# TASK BRIEF
The answer consists solely of the data below, reproduced exactly.

# RECORDS FOR THE EXERCISE
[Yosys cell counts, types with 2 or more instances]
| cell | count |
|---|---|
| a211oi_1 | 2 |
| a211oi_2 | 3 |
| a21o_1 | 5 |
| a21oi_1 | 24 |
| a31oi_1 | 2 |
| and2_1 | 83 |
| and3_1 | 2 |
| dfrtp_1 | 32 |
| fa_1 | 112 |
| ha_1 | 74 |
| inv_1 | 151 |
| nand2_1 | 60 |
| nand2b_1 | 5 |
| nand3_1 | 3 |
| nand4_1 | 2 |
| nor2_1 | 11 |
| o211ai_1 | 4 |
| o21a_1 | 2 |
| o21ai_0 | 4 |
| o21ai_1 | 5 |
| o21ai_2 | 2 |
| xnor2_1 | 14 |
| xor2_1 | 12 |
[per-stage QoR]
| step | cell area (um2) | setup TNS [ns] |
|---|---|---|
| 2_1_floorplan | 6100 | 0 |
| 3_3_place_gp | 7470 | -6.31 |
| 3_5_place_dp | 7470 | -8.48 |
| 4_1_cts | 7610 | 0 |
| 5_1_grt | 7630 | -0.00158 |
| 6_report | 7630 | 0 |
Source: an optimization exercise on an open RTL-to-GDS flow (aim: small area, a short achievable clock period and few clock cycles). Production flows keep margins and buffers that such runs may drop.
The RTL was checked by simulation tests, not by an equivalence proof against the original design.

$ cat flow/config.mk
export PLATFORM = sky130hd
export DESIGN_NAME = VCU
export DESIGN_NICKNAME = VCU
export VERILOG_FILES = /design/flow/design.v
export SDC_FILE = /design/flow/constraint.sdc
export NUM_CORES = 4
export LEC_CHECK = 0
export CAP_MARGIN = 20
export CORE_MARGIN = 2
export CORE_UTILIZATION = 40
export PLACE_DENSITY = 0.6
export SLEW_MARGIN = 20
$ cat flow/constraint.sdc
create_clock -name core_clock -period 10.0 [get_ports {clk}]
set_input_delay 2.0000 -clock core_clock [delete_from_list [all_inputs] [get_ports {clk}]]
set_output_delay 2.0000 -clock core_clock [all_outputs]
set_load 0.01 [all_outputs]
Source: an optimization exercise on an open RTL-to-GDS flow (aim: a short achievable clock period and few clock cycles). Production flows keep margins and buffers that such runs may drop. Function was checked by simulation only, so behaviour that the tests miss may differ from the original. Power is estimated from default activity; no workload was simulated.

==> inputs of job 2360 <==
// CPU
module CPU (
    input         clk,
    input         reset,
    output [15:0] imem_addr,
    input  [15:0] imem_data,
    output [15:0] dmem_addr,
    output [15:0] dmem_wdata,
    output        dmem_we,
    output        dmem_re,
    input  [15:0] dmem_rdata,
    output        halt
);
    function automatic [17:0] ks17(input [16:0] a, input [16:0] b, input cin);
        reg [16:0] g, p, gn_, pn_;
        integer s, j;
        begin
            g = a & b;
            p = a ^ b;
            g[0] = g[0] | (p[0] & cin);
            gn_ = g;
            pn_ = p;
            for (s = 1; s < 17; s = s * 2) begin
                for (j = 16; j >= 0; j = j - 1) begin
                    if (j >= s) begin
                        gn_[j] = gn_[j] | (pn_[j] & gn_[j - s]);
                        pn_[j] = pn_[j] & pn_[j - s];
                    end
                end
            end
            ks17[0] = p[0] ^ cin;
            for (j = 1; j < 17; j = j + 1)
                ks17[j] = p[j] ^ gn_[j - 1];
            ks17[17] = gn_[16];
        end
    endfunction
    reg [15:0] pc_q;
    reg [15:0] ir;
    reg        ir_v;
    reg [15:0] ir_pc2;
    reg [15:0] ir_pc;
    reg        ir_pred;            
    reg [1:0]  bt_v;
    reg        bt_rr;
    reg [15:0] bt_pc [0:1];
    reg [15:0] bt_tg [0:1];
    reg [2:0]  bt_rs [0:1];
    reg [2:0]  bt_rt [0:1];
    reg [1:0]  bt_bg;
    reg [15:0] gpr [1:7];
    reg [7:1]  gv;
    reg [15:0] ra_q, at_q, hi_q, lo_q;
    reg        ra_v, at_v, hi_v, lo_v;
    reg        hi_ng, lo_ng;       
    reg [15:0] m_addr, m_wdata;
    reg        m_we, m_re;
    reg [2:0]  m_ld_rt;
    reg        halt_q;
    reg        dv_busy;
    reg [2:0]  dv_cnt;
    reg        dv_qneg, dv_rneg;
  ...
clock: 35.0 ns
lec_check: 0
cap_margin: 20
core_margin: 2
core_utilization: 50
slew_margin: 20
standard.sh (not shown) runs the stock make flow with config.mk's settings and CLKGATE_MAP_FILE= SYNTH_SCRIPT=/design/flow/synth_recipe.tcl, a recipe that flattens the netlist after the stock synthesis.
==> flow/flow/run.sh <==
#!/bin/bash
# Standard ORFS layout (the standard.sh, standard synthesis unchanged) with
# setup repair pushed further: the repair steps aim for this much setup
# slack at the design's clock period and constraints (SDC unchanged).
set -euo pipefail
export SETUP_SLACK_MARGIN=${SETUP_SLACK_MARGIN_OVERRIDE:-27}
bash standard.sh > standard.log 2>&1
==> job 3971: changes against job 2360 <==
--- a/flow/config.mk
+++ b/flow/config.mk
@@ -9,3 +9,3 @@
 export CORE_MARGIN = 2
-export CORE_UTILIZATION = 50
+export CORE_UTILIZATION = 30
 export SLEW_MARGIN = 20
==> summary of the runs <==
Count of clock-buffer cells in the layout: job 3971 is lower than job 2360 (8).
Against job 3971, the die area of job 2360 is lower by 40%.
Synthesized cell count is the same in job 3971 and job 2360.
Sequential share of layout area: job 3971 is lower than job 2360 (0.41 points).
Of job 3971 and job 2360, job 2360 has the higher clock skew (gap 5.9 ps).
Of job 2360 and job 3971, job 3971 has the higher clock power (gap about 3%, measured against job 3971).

# SOLUTION FOR THIS TASK
[Yosys cell counts, types with 2 or more instances]
| cell | count |
|---|---|
| a211oi_1 | 2 |
| a211oi_2 | 3 |
| a21o_1 | 5 |
| a21oi_1 | 24 |
| a31oi_1 | 2 |
| and2_1 | 83 |
| and3_1 | 2 |
| dfrtp_1 | 32 |
| fa_1 | 112 |
| ha_1 | 74 |
| inv_1 | 151 |
| nand2_1 | 60 |
| nand2b_1 | 5 |
| nand3_1 | 3 |
| nand4_1 | 2 |
| nor2_1 | 11 |
| o211ai_1 | 4 |
| o21a_1 | 2 |
| o21ai_0 | 4 |
| o21ai_1 | 5 |
| o21ai_2 | 2 |
| xnor2_1 | 14 |
| xor2_1 | 12 |
[per-stage QoR]
| step | cell area (um2) | setup TNS [ns] |
|---|---|---|
| 2_1_floorplan | 6100 | 0 |
| 3_3_place_gp | 7470 | -6.31 |
| 3_5_place_dp | 7470 | -8.48 |
| 4_1_cts | 7610 | 0 |
| 5_1_grt | 7630 | -0.00158 |
| 6_report | 7630 | 0 |
Source: an optimization exercise on an open RTL-to-GDS flow (aim: small area, a short achievable clock period and few clock cycles). Production flows keep margins and buffers that such runs may drop.
The RTL was checked by simulation tests, not by an equivalence proof against the original design.

$ cat flow/config.mk
export PLATFORM = sky130hd
export DESIGN_NAME = VCU
export DESIGN_NICKNAME = VCU
export VERILOG_FILES = /design/flow/design.v
export SDC_FILE = /design/flow/constraint.sdc
export NUM_CORES = 4
export LEC_CHECK = 0
export CAP_MARGIN = 20
export CORE_MARGIN = 2
export CORE_UTILIZATION = 40
export PLACE_DENSITY = 0.6
export SLEW_MARGIN = 20
$ cat flow/constraint.sdc
create_clock -name core_clock -period 10.0 [get_ports {clk}]
set_input_delay 2.0000 -clock core_clock [delete_from_list [all_inputs] [get_ports {clk}]]
set_output_delay 2.0000 -clock core_clock [all_outputs]
set_load 0.01 [all_outputs]
Source: an optimization exercise on an open RTL-to-GDS flow (aim: a short achievable clock period and few clock cycles). Production flows keep margins and buffers that such runs may drop. Function was checked by simulation only, so behaviour that the tests miss may differ from the original. Power is estimated from default activity; no workload was simulated.

==> inputs of job 2360 <==
// CPU
module CPU (
    input         clk,
    input         reset,
    output [15:0] imem_addr,
    input  [15:0] imem_data,
    output [15:0] dmem_addr,
    output [15:0] dmem_wdata,
    output        dmem_we,
    output        dmem_re,
    input  [15:0] dmem_rdata,
    output        halt
);
    function automatic [17:0] ks17(input [16:0] a, input [16:0] b, input cin);
        reg [16:0] g, p, gn_, pn_;
        integer s, j;
        begin
            g = a & b;
            p = a ^ b;
            g[0] = g[0] | (p[0] & cin);
            gn_ = g;
            pn_ = p;
            for (s = 1; s < 17; s = s * 2) begin
                for (j = 16; j >= 0; j = j - 1) begin
                    if (j >= s) begin
                        gn_[j] = gn_[j] | (pn_[j] & gn_[j - s]);
                        pn_[j] = pn_[j] & pn_[j - s];
                    end
                end
            end
            ks17[0] = p[0] ^ cin;
            for (j = 1; j < 17; j = j + 1)
                ks17[j] = p[j] ^ gn_[j - 1];
            ks17[17] = gn_[16];
        end
    endfunction
    reg [15:0] pc_q;
    reg [15:0] ir;
    reg        ir_v;
    reg [15:0] ir_pc2;
    reg [15:0] ir_pc;
    reg        ir_pred;            
    reg [1:0]  bt_v;
    reg        bt_rr;
    reg [15:0] bt_pc [0:1];
    reg [15:0] bt_tg [0:1];
    reg [2:0]  bt_rs [0:1];
    reg [2:0]  bt_rt [0:1];
    reg [1:0]  bt_bg;
    reg [15:0] gpr [1:7];
    reg [7:1]  gv;
    reg [15:0] ra_q, at_q, hi_q, lo_q;
    reg        ra_v, at_v, hi_v, lo_v;
    reg        hi_ng, lo_ng;       
    reg [15:0] m_addr, m_wdata;
    reg        m_we, m_re;
    reg [2:0]  m_ld_rt;
    reg        halt_q;
    reg        dv_busy;
    reg [2:0]  dv_cnt;
    reg        dv_qneg, dv_rneg;
  ...
clock: 35.0 ns
lec_check: 0
cap_margin: 20
core_margin: 2
core_utilization: 50
slew_margin: 20
standard.sh (not shown) runs the stock make flow with config.mk's settings and CLKGATE_MAP_FILE= SYNTH_SCRIPT=/design/flow/synth_recipe.tcl, a recipe that flattens the netlist after the stock synthesis.
==> flow/flow/run.sh <==
#!/bin/bash
# Standard ORFS layout (the standard.sh, standard synthesis unchanged) with
# setup repair pushed further: the repair steps aim for this much setup
# slack at the design's clock period and constraints (SDC unchanged).
set -euo pipefail
export SETUP_SLACK_MARGIN=${SETUP_SLACK_MARGIN_OVERRIDE:-27}
bash standard.sh > standard.log 2>&1
==> job 3971: changes against job 2360 <==
--- a/flow/config.mk
+++ b/flow/config.mk
@@ -9,3 +9,3 @@
 export CORE_MARGIN = 2
-export CORE_UTILIZATION = 50
+export CORE_UTILIZATION = 30
 export SLEW_MARGIN = 20
==> summary of the runs <==
Count of clock-buffer cells in the layout: job 3971 is lower than job 2360 (8).
Against job 3971, the die area of job 2360 is lower by 40%.
Synthesized cell count is the same in job 3971 and job 2360.
Sequential share of layout area: job 3971 is lower than job 2360 (0.41 points).
Of job 3971 and job 2360, job 2360 has the higher clock skew (gap 5.9 ps).
Of job 2360 and job 3971, job 3971 has the higher clock power (gap about 3%, measured against job 3971).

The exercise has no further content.